Among the lines below, tally those that hold "typedef". Return the number and nothing more.

######

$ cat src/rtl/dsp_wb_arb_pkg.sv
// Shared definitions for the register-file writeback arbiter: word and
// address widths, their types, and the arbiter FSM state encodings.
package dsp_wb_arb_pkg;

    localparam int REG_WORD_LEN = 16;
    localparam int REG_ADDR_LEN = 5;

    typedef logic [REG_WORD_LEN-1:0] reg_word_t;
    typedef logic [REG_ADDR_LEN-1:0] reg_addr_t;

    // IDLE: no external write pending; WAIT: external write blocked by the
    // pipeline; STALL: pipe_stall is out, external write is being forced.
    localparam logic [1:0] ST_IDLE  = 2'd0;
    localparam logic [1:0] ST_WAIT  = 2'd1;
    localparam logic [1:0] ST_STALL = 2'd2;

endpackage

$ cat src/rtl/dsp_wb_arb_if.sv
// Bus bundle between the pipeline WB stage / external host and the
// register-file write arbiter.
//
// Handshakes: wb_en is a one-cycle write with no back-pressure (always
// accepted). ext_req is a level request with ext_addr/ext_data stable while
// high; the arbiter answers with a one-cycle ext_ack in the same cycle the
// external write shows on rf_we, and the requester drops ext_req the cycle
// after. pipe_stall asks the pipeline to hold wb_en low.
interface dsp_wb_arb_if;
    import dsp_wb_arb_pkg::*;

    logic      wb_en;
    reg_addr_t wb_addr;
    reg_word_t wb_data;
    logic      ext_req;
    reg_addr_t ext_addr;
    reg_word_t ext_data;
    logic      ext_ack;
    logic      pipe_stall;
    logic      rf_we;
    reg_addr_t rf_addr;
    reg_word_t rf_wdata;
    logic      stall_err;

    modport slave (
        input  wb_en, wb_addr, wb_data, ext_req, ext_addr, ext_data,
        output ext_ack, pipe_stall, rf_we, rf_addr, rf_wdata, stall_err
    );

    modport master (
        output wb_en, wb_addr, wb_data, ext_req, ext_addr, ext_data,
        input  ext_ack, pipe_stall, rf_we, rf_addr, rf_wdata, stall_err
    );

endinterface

######

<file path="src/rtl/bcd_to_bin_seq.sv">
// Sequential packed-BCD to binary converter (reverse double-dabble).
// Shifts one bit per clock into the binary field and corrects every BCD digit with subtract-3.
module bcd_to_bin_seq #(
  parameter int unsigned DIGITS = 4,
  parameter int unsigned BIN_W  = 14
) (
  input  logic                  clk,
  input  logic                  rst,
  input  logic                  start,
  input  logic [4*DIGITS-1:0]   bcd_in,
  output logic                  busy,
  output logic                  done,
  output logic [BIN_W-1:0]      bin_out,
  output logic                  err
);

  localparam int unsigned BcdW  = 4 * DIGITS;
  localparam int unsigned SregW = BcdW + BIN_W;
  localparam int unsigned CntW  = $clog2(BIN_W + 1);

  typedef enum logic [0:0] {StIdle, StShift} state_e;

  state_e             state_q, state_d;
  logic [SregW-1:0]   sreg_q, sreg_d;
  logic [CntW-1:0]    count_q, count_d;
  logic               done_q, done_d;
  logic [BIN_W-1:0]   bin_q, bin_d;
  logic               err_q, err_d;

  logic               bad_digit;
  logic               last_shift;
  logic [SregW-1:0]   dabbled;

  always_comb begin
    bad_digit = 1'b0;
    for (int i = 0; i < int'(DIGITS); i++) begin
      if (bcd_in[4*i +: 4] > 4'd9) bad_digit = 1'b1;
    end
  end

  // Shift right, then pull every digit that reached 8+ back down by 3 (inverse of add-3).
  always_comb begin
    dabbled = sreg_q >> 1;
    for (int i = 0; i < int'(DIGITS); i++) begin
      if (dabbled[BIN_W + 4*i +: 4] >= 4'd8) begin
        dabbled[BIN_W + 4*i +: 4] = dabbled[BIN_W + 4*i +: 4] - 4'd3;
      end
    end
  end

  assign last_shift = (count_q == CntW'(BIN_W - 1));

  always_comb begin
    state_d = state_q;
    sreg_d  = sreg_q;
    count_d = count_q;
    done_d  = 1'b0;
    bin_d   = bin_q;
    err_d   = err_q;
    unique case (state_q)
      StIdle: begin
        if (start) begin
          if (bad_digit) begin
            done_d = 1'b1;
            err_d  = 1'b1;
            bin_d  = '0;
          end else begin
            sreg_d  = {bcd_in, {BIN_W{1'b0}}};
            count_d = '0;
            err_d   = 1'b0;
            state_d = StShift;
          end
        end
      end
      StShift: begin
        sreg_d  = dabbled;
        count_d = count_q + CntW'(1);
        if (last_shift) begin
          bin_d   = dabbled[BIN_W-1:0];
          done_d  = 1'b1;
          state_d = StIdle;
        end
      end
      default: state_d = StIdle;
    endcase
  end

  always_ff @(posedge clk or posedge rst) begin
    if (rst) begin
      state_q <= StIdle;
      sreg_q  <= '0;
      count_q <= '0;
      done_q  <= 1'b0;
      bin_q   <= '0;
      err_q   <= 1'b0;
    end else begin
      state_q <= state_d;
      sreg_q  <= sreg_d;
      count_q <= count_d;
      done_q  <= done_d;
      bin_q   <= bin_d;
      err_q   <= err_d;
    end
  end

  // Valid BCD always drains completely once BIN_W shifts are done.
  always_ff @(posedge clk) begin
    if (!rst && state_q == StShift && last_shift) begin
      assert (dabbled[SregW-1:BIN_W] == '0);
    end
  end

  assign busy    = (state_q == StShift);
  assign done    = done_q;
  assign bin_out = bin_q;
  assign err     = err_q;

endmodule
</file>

######

— ANSWER BELOW —
3